In a meeting with Ms. Patten, Mr. Katz says he asked her to “clarify that these allegations are only made by Palestinians who told you about them,” as opposed to her own investigation of abuse of Israeli women. Yet, even some of Israel’s allies attempted to equate the two sides.   

“I am deeply concerned” over the October 7 horrors, Britain’s minister of state for the UN and the Mideast, Tariq Ahmad, told the council. Yet, he added, “I am also deeply shocked” about reports of “sexual violence perpetrated by Israeli forces against Palestinian detainees.”

Alone among council members, the American UN ambassador, Linda Thomas-Greenfield, was adamant that the alleged Israeli abuses are “not the same” as Hamas’s widespread use of rape and torture of women.

Israel, a democracy, must investigate the allegations, but “we urge and expect members of this Council to avoid drawing a false equivalency between these actions and hostage taking by a foreign terrorist organization,” Ms. Thomas-Greefield said.

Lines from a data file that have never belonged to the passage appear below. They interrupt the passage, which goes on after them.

## config.mk

```make
export PLATFORM = sky130hd
export DESIGN_NAME = console_line_editor
export DESIGN_NICKNAME = d
export VERILOG_FILES = /design/src/rtl/cle_pkg.sv /design/src/rtl/console_line_editor.sv /design/src/rtl/cle_ram.sv /design/src/rtl/cle_front.sv /design/src/rtl/cle_fifo.sv /design/src/rtl/cle_back.sv
export SDC_FILE = /design/constraint.sdc
export NUM_CORES = 2
export LEC_CHECK = 0
export ABC_AREA = 1
export BUFFER_PORTS_ARGS = -buffer_cell sky130_fd_sc_hd__buf_2
export CORE_MARGIN = 4
export CORE_UTILIZATION = 30
export CTS_CLUSTER_DIAMETER = 80
export DETAILED_ROUTE_END_ITERATION = 12
export GPL_ROUTABILITY_DRIVEN = 0
export HOLD_SLACK_MARGIN = 0.06
export PLACE_DENSITY = 0.56
export SETUP_SLACK_MARGIN = 0.02
export SYNTH_ARGS = -nofsm -noshare
export SYNTH_HDL_FRONTEND = slang
export SYNTH_SLANG_ARGS = --single-unit
```

## constraint.sdc

```tcl
create_clock -name clock -period 3.9 [get_ports clock]
set_input_delay 0.195 -clock clock [delete_from_list [all_inputs] [get_ports clock]]
set_output_delay 0.195 -clock clock [all_outputs]
set_load 0.05 [all_outputs]
```

## src/rtl/cle_pkg.sv

```systemverilog
// Shared types and key codes of the console line editor.
`default_nettype none
package cle_pkg;

   localparam logic [7:0] KEY_ERASE_A = 8'h08;
   localparam logic [7:0] KEY_ERASE_B = 8'h7f;
   localparam logic [7:0] KEY_CR      = 8'h0d;
   localparam logic [7:0] KEY_LF      = 8'h0a;
   localparam logic [7:0] KEY_DUMP    = 8'h10;
   localparam logic [7:0] KEY_KILL    = 8'h15;
   localparam logic [7:0] KEY_HOT1    = 8'h03;
   localparam logic [7:0] KEY_HOT2    = 8'h0f;
   localparam logic [7:0] KEY_HOT3    = 8'h0c;
   localparam logic [7:0] KEY_EOF     = 8'h04;
   localparam logic [7:0] KEY_NUL     = 8'h00;

   localparam int QDEPTH = 2;

   typedef enum logic [3:0] {
      OP_NOP    = 4'd0,
      OP_INSERT = 4'd1,
      OP_ERASE  = 4'd2,
      OP_KILL   = 4'd3,
      OP_HOT1   = 4'd4,
      OP_HOT2   = 4'd5,
      OP_HOT3   = 4'd6,
      OP_DUMP   = 4'd7,
      OP_READ   = 4'd8
   } op_type;

   typedef struct packed {
      op_type     op;
      logic [7:0] ch;
      logic       first;
   } qword_type;

   // lowest bit last
   typedef struct packed {
      logic       read_empty;
      logic       read_eof;
      logic [7:0] read_char;
      logic       read_valid;
      logic       menu_open;
      logic       menu_toggled;
      logic       dump_request;
      logic       line_ready;
      logic [7:0] erase_count;
      logic [7:0] echo_char;
      logic       echo_valid;
   } rsp_type;

endpackage
`default_nettype wire

```

## src/rtl/console_line_editor.sv

```systemverilog
// Top level of the console line editor.
//
// Request channel (req_): one word per keystroke (req_tuser 0) or per read
// of one committed byte (req_tuser 1). Response channel (rsp_): exactly one
// word per request, in request order.
// The front end decodes requests into a two-entry queue; the back end owns
// the line store (a BUF_DEPTH x 8 RAM with registered read) and the indices.
// A read that finds a committed byte waits on the store's registered read
// before it completes. A kill walks back entry by entry and stops at the
// commit point or at a line end; each step of that walk waits on the
// store's registered read. The back end takes no new word from the queue
// until the current one has been handed to the response register.
// Reset empties the store, clears all indices, hotkey progress and the menu
// flag, and drops any queued or pending words. A stalled rsp_tready holds
// the response; the queue keeps taking requests until it fills.
`default_nettype none
module console_line_editor import cle_pkg::*; #(
   parameter int BUF_DEPTH = 128
) (
   input  wire logic        clock,
   input  wire logic        reset,
   input  wire logic        req_tvalid,
   output logic             req_tready,
   input  wire logic        req_tuser,  // func
   input  wire logic [15:0] req_tdata,  // key_code[7:0], first_of_read[8], zero pad
   output logic             rsp_tvalid,
   input  wire logic        rsp_tready,
   // echo_valid, echo_char, erase_count, line_ready, dump_request,
   // menu_toggled, menu_open, read_valid, read_char, read_eof, read_empty
   output logic [31:0]      rsp_tdata
);

   logic      q_push, q_full, q_pop, q_empty;
   qword_type q_in_word, q_out_word;
   rsp_type   rsp_word;

   cle_front u_front (
      .req_tvalid (req_tvalid),
      .req_tready (req_tready),
      .req_tuser  (req_tuser),
      .req_tdata  (req_tdata),
      .q_full     (q_full),
      .q_push     (q_push),
      .q_word     (q_in_word)
   );

   cle_fifo u_queue (
      .clock     (clock),
      .reset     (reset),
      .push      (q_push),
      .push_word (q_in_word),
      .full      (q_full),
      .pop       (q_pop),
      .pop_word  (q_out_word),
      .empty     (q_empty)
   );

   cle_back #(
      .BUF_DEPTH (BUF_DEPTH)
   ) u_back (
      .clock      (clock),
      .reset      (reset),
      .q_empty    (q_empty),
      .q_word     (q_out_word),
      .q_pop      (q_pop),
      .rsp_tvalid (rsp_tvalid),
      .rsp_tready (rsp_tready),
      .rsp_word   (rsp_word)
   );

   assign rsp_tdata = rsp_word;

endmodule
`default_nettype wire

```

## src/rtl/cle_ram.sv

```systemverilog
// Generic single-port-write, registered-read RAM.
`default_nettype none
module cle_ram #(
   parameter int WIDTH = 8,
   parameter int DEPTH = 128
) (
   input  wire logic                     clock,
   input  wire logic                     wr_en,
   input  wire logic [$clog2(DEPTH)-1:0] wr_addr,
   input  wire logic [WIDTH-1:0]         wr_data,
   input  wire logic                     rd_en,
   input  wire logic [$clog2(DEPTH)-1:0] rd_addr,
   output logic      [WIDTH-1:0]         rd_data
);

   logic [WIDTH-1:0] mem_ff [DEPTH];
   logic [WIDTH-1:0] rd_data_ff;

   always_ff @(posedge clock) begin
      if (wr_en) begin
         mem_ff[wr_addr] <= wr_data;
      end
      if (rd_en) begin
         rd_data_ff <= mem_ff[rd_addr];
      end
   end

   assign rd_data = rd_data_ff;

endmodule
`default_nettype wire

```

## src/rtl/cle_front.sv

```systemverilog
// Front end: accepts request words and decodes them into queue operations.
`default_nettype none
module cle_front import cle_pkg::*; (
   input  wire logic        req_tvalid,
   output logic             req_tready,
   input  wire logic        req_tuser,
   input  wire logic [15:0] req_tdata,
   input  wire logic        q_full,
   output logic             q_push,
   output qword_type        q_word
);

   logic [7:0] key;

   assign key        = req_tdata[7:0];
   assign req_tready = !q_full;
   assign q_push     = req_tvalid && !q_full;

   always_comb begin
      q_word.ch    = key;
      q_word.first = req_tdata[8];
      q_word.op    = OP_INSERT;
      if (req_tuser) begin
         q_word.op = OP_READ;
      end else begin
         case (key)
            KEY_NUL:                  q_word.op = OP_NOP;
            KEY_DUMP:                 q_word.op = OP_DUMP;
            KEY_KILL:                 q_word.op = OP_KILL;
            KEY_ERASE_A, KEY_ERASE_B: q_word.op = OP_ERASE;
            KEY_HOT1:                 q_word.op = OP_HOT1;
            KEY_HOT2:                 q_word.op = OP_HOT2;
            KEY_HOT3:                 q_word.op = OP_HOT3;
            KEY_CR: begin
               q_word.op = OP_INSERT;
               q_word.ch = KEY_LF;
            end
            default:                  q_word.op = OP_INSERT;
         endcase
      end
   end

endmodule
`default_nettype wire

```

## src/rtl/cle_fifo.sv

```systemverilog
// Short register queue between front and back ends.
`default_nettype none
module cle_fifo import cle_pkg::*; (
   input  wire logic      clock,
   input  wire logic      reset,
   input  wire logic      push,
   input  wire qword_type push_word,
   output logic           full,
   input  wire logic      pop,
   output qword_type      pop_word,
   output logic           empty
);

   localparam int PW = $clog2(QDEPTH);
   localparam int CW = $clog2(QDEPTH + 1);

   qword_type         mem_ff [QDEPTH];
   logic [PW-1:0]     wp_ff, wp_in;
   logic [PW-1:0]     rp_ff, rp_in;
   logic [CW-1:0]     cnt_ff, cnt_in;

   assign full     = (cnt_ff == CW'(QDEPTH));
   assign empty    = (cnt_ff == '0);
   assign pop_word = mem_ff[rp_ff];

   always_comb begin
      wp_in  = wp_ff;
      rp_in  = rp_ff;
      cnt_in = cnt_ff;
      if (push) begin
         wp_in = (wp_ff == PW'(QDEPTH - 1)) ? '0 : wp_ff + 1'b1;
      end
      if (pop) begin
         rp_in = (rp_ff == PW'(QDEPTH - 1)) ? '0 : rp_ff + 1'b1;
      end
      if (push && !pop) begin
         cnt_in = cnt_ff + 1'b1;
      end else if (pop && !push) begin
         cnt_in = cnt_ff - 1'b1;
      end
   end

   always_ff @(posedge clock) begin
      if (reset) begin
         wp_ff  <= '0;
         rp_ff  <= '0;
         cnt_ff <= '0;
      end else begin
         wp_ff  <= wp_in;
         rp_ff  <= rp_in;
         cnt_ff <= cnt_in;
      end
      if (push) begin
         mem_ff[wp_ff] <= push_word;
      end
   end

endmodule
`default_nettype wire

```

## src/rtl/cle_back.sv

```systemverilog
// Back end: line store, indices, hotkey tracking and the result register.
`default_nettype none
module cle_back import cle_pkg::*; #(
   parameter int BUF_DEPTH = 128
) (
   input  wire logic      clock,
   input  wire logic      reset,
   input  wire logic      q_empty,
   input  wire qword_type q_word,
   output logic           q_pop,
   output logic           rsp_tvalid,
   input  wire logic      rsp_tready,
   output rsp_type        rsp_word
);

   localparam int IW      = $clog2(2 * BUF_DEPTH);
   localparam int SW      = $clog2(BUF_DEPTH);
   localparam int IDX_MOD = 2 * BUF_DEPTH;

   typedef enum logic [5:0] {
      ST_IDLE     = 6'b000001,
      ST_EXEC     = 6'b000010,
      ST_KILL_RD  = 6'b000100,
      ST_KILL_CMP = 6'b001000,
      ST_READ_CMP = 6'b010000,
      ST_DONE     = 6'b100000
   } state_type;

   function automatic logic [IW-1:0] idx_inc(input logic [IW-1:0] a);
      return (a == IW'(IDX_MOD - 1)) ? '0 : a + 1'b1;
   endfunction

   function automatic logic [IW-1:0] idx_dec(input logic [IW-1:0] a);
      return (a == '0) ? IW'(IDX_MOD - 1) : a - 1'b1;
   endfunction

   function automatic logic [IW-1:0] idx_half(input logic [IW-1:0] a);
      return (a >= IW'(BUF_DEPTH)) ? a - IW'(BUF_DEPTH) : a + IW'(BUF_DEPTH);
   endfunction

   function automatic logic [SW-1:0] slot(input logic [IW-1:0] a);
      logic [IW-1:0] s;
      s = (a >= IW'(BUF_DEPTH)) ? a - IW'(BUF_DEPTH) : a;
      return s[SW-1:0];
   endfunction

   function automatic logic [7:0] sat8(input logic [IW-1:0] n);
      logic [15:0] w;
      w = 16'(n);
      return (w > 16'd255) ? 8'hff : w[7:0];
   endfunction

   state_type     state_ff, state_in;
   qword_type     cur_ff, cur_in;
   logic [IW-1:0] rd_ff, rd_in;
   logic [IW-1:0] cm_ff, cm_in;
   logic [IW-1:0] ed_ff, ed_in;
   logic [IW-1:0] cnt_ff, cnt_in;
   logic [1:0]    hot_ff, hot_in;
   logic          menu_ff, menu_in;
   rsp_type       res_ff, res_in;
   rsp_type       rsp_ff, rsp_in;
   logic          rsp_valid_ff, rsp_valid_in;

   logic          ram_we, ram_re;
   logic [SW-1:0] ram_waddr, ram_raddr;
   logic [7:0]    ram_rdata;
   logic [IW:0]   used;
   logic [IW-1:0] ed_next;

   cle_ram #(
      .WIDTH (8),
      .DEPTH (BUF_DEPTH)
   ) u_store (
      .clock   (clock),
      .wr_en   (ram_we),
      .wr_addr (ram_waddr),
      .wr_data (cur_ff.ch),
      .rd_en   (ram_re),
      .rd_addr (ram_raddr),
      .rd_data (ram_rdata)
   );

   assign used = (ed_ff >= rd_ff) ? {1'b0, ed_ff} - {1'b0, rd_ff}
                                  : {1'b0, ed_ff} + (IW+1)'(IDX_MOD) - {1'b0, rd_ff};
   assign ed_next = idx_inc(ed_ff);

   always_comb begin
      state_in     = state_ff;
      cur_in       = cur_ff;
      rd_in        = rd_ff;
      cm_in        = cm_ff;
      ed_in        = ed_ff;
      cnt_in       = cnt_ff;
      hot_in       = hot_ff;
      menu_in      = menu_ff;
      res_in       = res_ff;
      rsp_in       = rsp_ff;
      rsp_valid_in = rsp_valid_ff;
      q_pop        = 1'b0;
      ram_we       = 1'b0;
      ram_re       = 1'b0;
      ram_waddr    = slot(ed_ff);
      ram_raddr    = slot(rd_ff);

      if (rsp_valid_ff && rsp_tready) begin
         rsp_valid_in = 1'b0;
      end

      case (state_ff)
         ST_IDLE: begin
            if (!q_empty) begin
               q_pop    = 1'b1;
               cur_in   = q_word;
               state_in = ST_EXEC;
            end
         end
         ST_EXEC: begin
            res_in           = '0;
            res_in.menu_open = menu_ff;
            state_in         = ST_DONE;
            case (cur_ff.op)
               OP_DUMP: res_in.dump_request = !menu_ff;
               OP_KILL: begin
                  cnt_in   = '0;
                  state_in = ST_KILL_RD;
               end
               OP_ERASE: begin
                  if (ed_ff != cm_ff) begin
                     ed_in              = idx_dec(ed_ff);
                     res_in.erase_count = 8'd1;
                  end
               end
               OP_HOT1: hot_in = (hot_ff == 2'd0) ? 2'd1 : 2'd0;
               OP_HOT2: hot_in = (hot_ff == 2'd1) ? 2'd2 : 2'd0;
               OP_HOT3: begin
                  hot_in = 2'd0;
                  if (hot_ff == 2'd2) begin
                     menu_in             = !menu_ff;
                     res_in.menu_toggled = 1'b1;
                     res_in.menu_open    = !menu_ff;
                  end
               end
               OP_INSERT: begin
                  if (used < (IW+1)'(BUF_DEPTH)) begin
                     ram_we            = 1'b1;
                     ed_in             = ed_next;
                     res_in.echo_valid = 1'b1;
                     res_in.echo_char  = cur_ff.ch;
                     if ((cur_ff.ch == KEY_LF || cur_ff.ch == KEY_EOF ||
                          ed_next == idx_half(rd_ff)) && !menu_ff) begin
                        cm_in             = ed_next;
                        res_in.line_ready = 1'b1;
                     end
                  end
               end
               OP_READ: begin
                  if (rd_ff == cm_ff) begin
                     res_in.read_empty = 1'b1;
                  end else begin
                     ram_re   = 1'b1;
                     state_in = ST_READ_CMP;
                  end
               end
               default: ;
            endcase
         end
         ST_KILL_RD: begin
            ram_raddr = slot(idx_dec(ed_ff));
            if (ed_ff == cm_ff) begin
               res_in.erase_count = sat8(cnt_ff);
               state_in           = ST_DONE;
            end else begin
               ram_re   = 1'b1;
               state_in = ST_KILL_CMP;
            end
         end
         ST_KILL_CMP: begin
            if (ram_rdata == KEY_LF) begin
               res_in.erase_count = sat8(cnt_ff);
               state_in           = ST_DONE;
            end else begin
               ed_in    = idx_dec(ed_ff);
               cnt_in   = cnt_ff + 1'b1;
               state_in = ST_KILL_RD;
            end
         end
         ST_READ_CMP: begin
            state_in = ST_DONE;
            if (ram_rdata == KEY_EOF) begin
               res_in.read_eof = 1'b1;
               if (cur_ff.first) begin
                  rd_in = idx_inc(rd_ff);
               end
            end else begin
               rd_in             = idx_inc(rd_ff);
               res_in.read_valid = 1'b1;
               res_in.read_char  = ram_rdata;
            end
         end
         ST_DONE: begin
            if (!rsp_valid_ff || rsp_tready) begin
               rsp_in       = res_ff;
               rsp_valid_in = 1'b1;
               state_in     = ST_IDLE;
            end
         end
         default: state_in = ST_IDLE;
      endcase
   end

   always_ff @(posedge clock) begin
      if (reset) begin
         state_ff     <= ST_IDLE;
         rd_ff        <= '0;
         cm_ff        <= '0;
         ed_ff        <= '0;
         hot_ff       <= '0;
         menu_ff      <= 1'b0;
         rsp_valid_ff <= 1'b0;
      end else begin
         state_ff     <= state_in;
         rd_ff        <= rd_in;
         cm_ff        <= cm_in;
         ed_ff        <= ed_in;
         hot_ff       <= hot_in;
         menu_ff      <= menu_in;
         rsp_valid_ff <= rsp_valid_in;
      end
      cur_ff <= cur_in;
      cnt_ff <= cnt_in;
      res_ff <= res_in;
      rsp_ff <= rsp_in;
   end

   assign rsp_tvalid = rsp_valid_ff;
   assign rsp_word   = rsp_ff;

endmodule
`default_nettype wire

```

Word level (Yosys, flattened, before mapping)
Memory sizes are Yosys's and may differ from the RTL's. A register that Yosys moved wholly into a read port is not among the register bits.
Index checks and enable logic that the tools add are counted.
{"block": "totals", "out_inout_bits": 34, "n_memories": 2, "ramBits": 1050, "reg_bits": 110}
{"name": "u_back.u_store.mem_ff", "depth": 128, "width": 8, "read_ports": 1, "rd_ports_with_merged_regs": 1, "wr": 1, "line_no": "cle_ram.sv:16", "source": "logic [WIDTH-1:0] mem_ff [DEPTH];"}
{"name": "u_queue.mem_ff", "depth": 2, "width": 13, "read_ports": 1, "rd_ports_with_merged_regs": 1, "wr": 1, "line_no": "cle_fifo.sv:17", "source": "qword_type mem_ff [QDEPTH];"}
{"block": "op_classes", "order_cmp": 5, "reduce_logical": 36, "addsub": 15, "muxes": 66, "bitwise_logic": 1, "n_eq_ne": 47}
{"operator": "$mux 8", "count": 15}
{"operator": "$eq 8x4->1 const B", "count": 6}
{"operator": "$pmux 8 s2", "count": 3}
{"operator": "$pmux 6 s6", "count": 1}
{"operator": "$mux 6", "count": 5}
{"operator": "$mux 7", "count": 4}
{"operator": "$add 8x1->8 const B", "count": 3}
{"operator": "$eq 8x8->1", "count": 3}
{"operator": "$ge 8x8->1 const B", "count": 3}
{"operator": "$mux 1", "count": 24}
{"operator": "$pmux 8 s3", "count": 1}
{"operator": "$pmux 3 s7", "count": 1}
{"operator": "$pmux 10 s2", "count": 1}
{"operator": "$mux 9", "count": 2}
{"operator": "$eq 4x3->1 const B", "count": 4}
{"operator": "$eq 8x3->1 const B", "count": 2}
{"operator": "$eq 8x5->1 const B", "count": 2}
{"operator": "$eq 8x8->1 const B", "count": 2}
{"operator": "$logic_not 8->1", "count": 2}
{"operator": "$reduce_and 2->1", "count": 8}
{"operator": "$sub 7x1->7 const B", "count": 2}
{"operator": "$pmux 6 s2", "count": 1}
{"operator": "$mux 2", "count": 5}
{"operator": "$ne 2x1->1 const B", "count": 5}
{"operator": "42 further kinds", "count": 65}

Logic depth before layout (Yosys ltp)
{"block": "depth", "ltp_word": 9, "depth_mapped": 20, "depth_no_buf": 17}

Modules after synthesis
From an unflattened synthesis, not the netlist that was laid out.
{"block": "unflattened", "cells_unflattened": 4349, "hier_area_um2": 49497.5}
{"mod": "cle_ram", "area_each_um2": 42184.2, "n_inst": 1, "cells_per_inst": 3575}
{"mod": "cle_back", "area_each_um2": 5826.8, "n_inst": 1, "cells_per_inst": 635}
{"mod": "cle_fifo", "area_each_um2": 1202.4, "n_inst": 1, "cells_per_inst": 73}
{"mod": "cle_front", "area_each_um2": 284.0, "n_inst": 1, "cells_per_inst": 66}

Least setup slack after synthesis
Ideal clock, no wire load.
{"block": "synth_timing", "path_kind": "register -> register", "startpoint": "register u_back.state_ff[2]", "endpoint": "register u_back.rsp_ff, in the netlist u_back.rsp_word[0] (enable)", "stages_incl_launch_ff": 6, "arrival_time_ns": 3.727, "slack_ns": -0.328, "t_required_ns": 3.399, "setup_time_ns": 0.501, "cell_sequence": "dfxtp_1 > nor2_1 > inv_1 > nor2_1 > inv_1 > nor4_1"}
{"block": "synth_via", "elab_chain_cells": 2}
{"item": "start, declared", "line_no": "cle_back.sv:53", "source": "state_type state_ff, state_in;"}
{"item": "start signal, assigned", "line_no": "cle_back.sv:222", "source": "state_ff <= state_in;"}
{"item": "$eq 6x6->1", "line_no": "cle_back.sv:110", "source": "case (state_ff)"}
{"item": "$reduce_and 2->1 (no line)"}
{"item": "end signal, assigned", "line_no": "cle_back.sv:233", "source": "rsp_ff <= rsp_in;"}
{"item": "end, declared", "line_no": "cle_back.sv:62", "source": "rsp_type rsp_ff, rsp_in;"}
No other way between the ends.
A chain may end at the register's enable or synchronous reset.

Worst setup path in the final report
{"block": "layout_timing", "startpoint": "register u_back.state_ff[4]", "endpoint": "register u_back.u_store.rd_data_ff[4], in the netlist u_back.u_store.rd_data[4], read port of u_back.u_store.mem_ff (data pin)"}
{"block": "layout_via", "elab_chain_cells": 2}
{"item": "$eq 6x3->1 or $eq 6x2->1 (tied branches)", "line_no": "cle_back.sv:110"}
{"item": "$pmux 1 s2 or $mux 7 (tied branches)", "line_no": "cle_back.sv:110"}
{"item": "end, declared", "line_no": "cle_ram.sv:17", "source": "logic [WIDTH-1:0] rd_data_ff;"}
Parallel ways exist; a longest one is shown, timed or not.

Council members who paid lip service to Ms. Patten’s report nevertheless moved quickly to criticize the IDF’s war conduct in Gaza. They called for an immediate cease-fire, and urged Israel to accept the “two-state solution.”   

In a letter to Secretary-General Guterres, Mr. Katz accused him of “distressing bias” against Israel in his reaction to October 7. After the Monday session at the council, Mr. Katz said that at least the subject was, for the first time, raised at the UN. Many of the families that accompanied him, however, were disappointed. 

 “I was very surprised,” one man, Nissim Louk, told the Sun. “But what can we do? There are 2 billion Muslims and only 15 million Jews.” Mr. Louk’s German-Israeli daughter, Shani, who went to dance at the Nova party, became a symbol of October 7, when a video emerged of cheerful Hamas men surrounding her on a flat back truck on the way to Gaza before murdering her.

“If you look at my daughter and see how much light she brought to this world, and then you see these five gunmen sitting on a Toyota, you see what is light and what is darkness,” Mr. Louk said.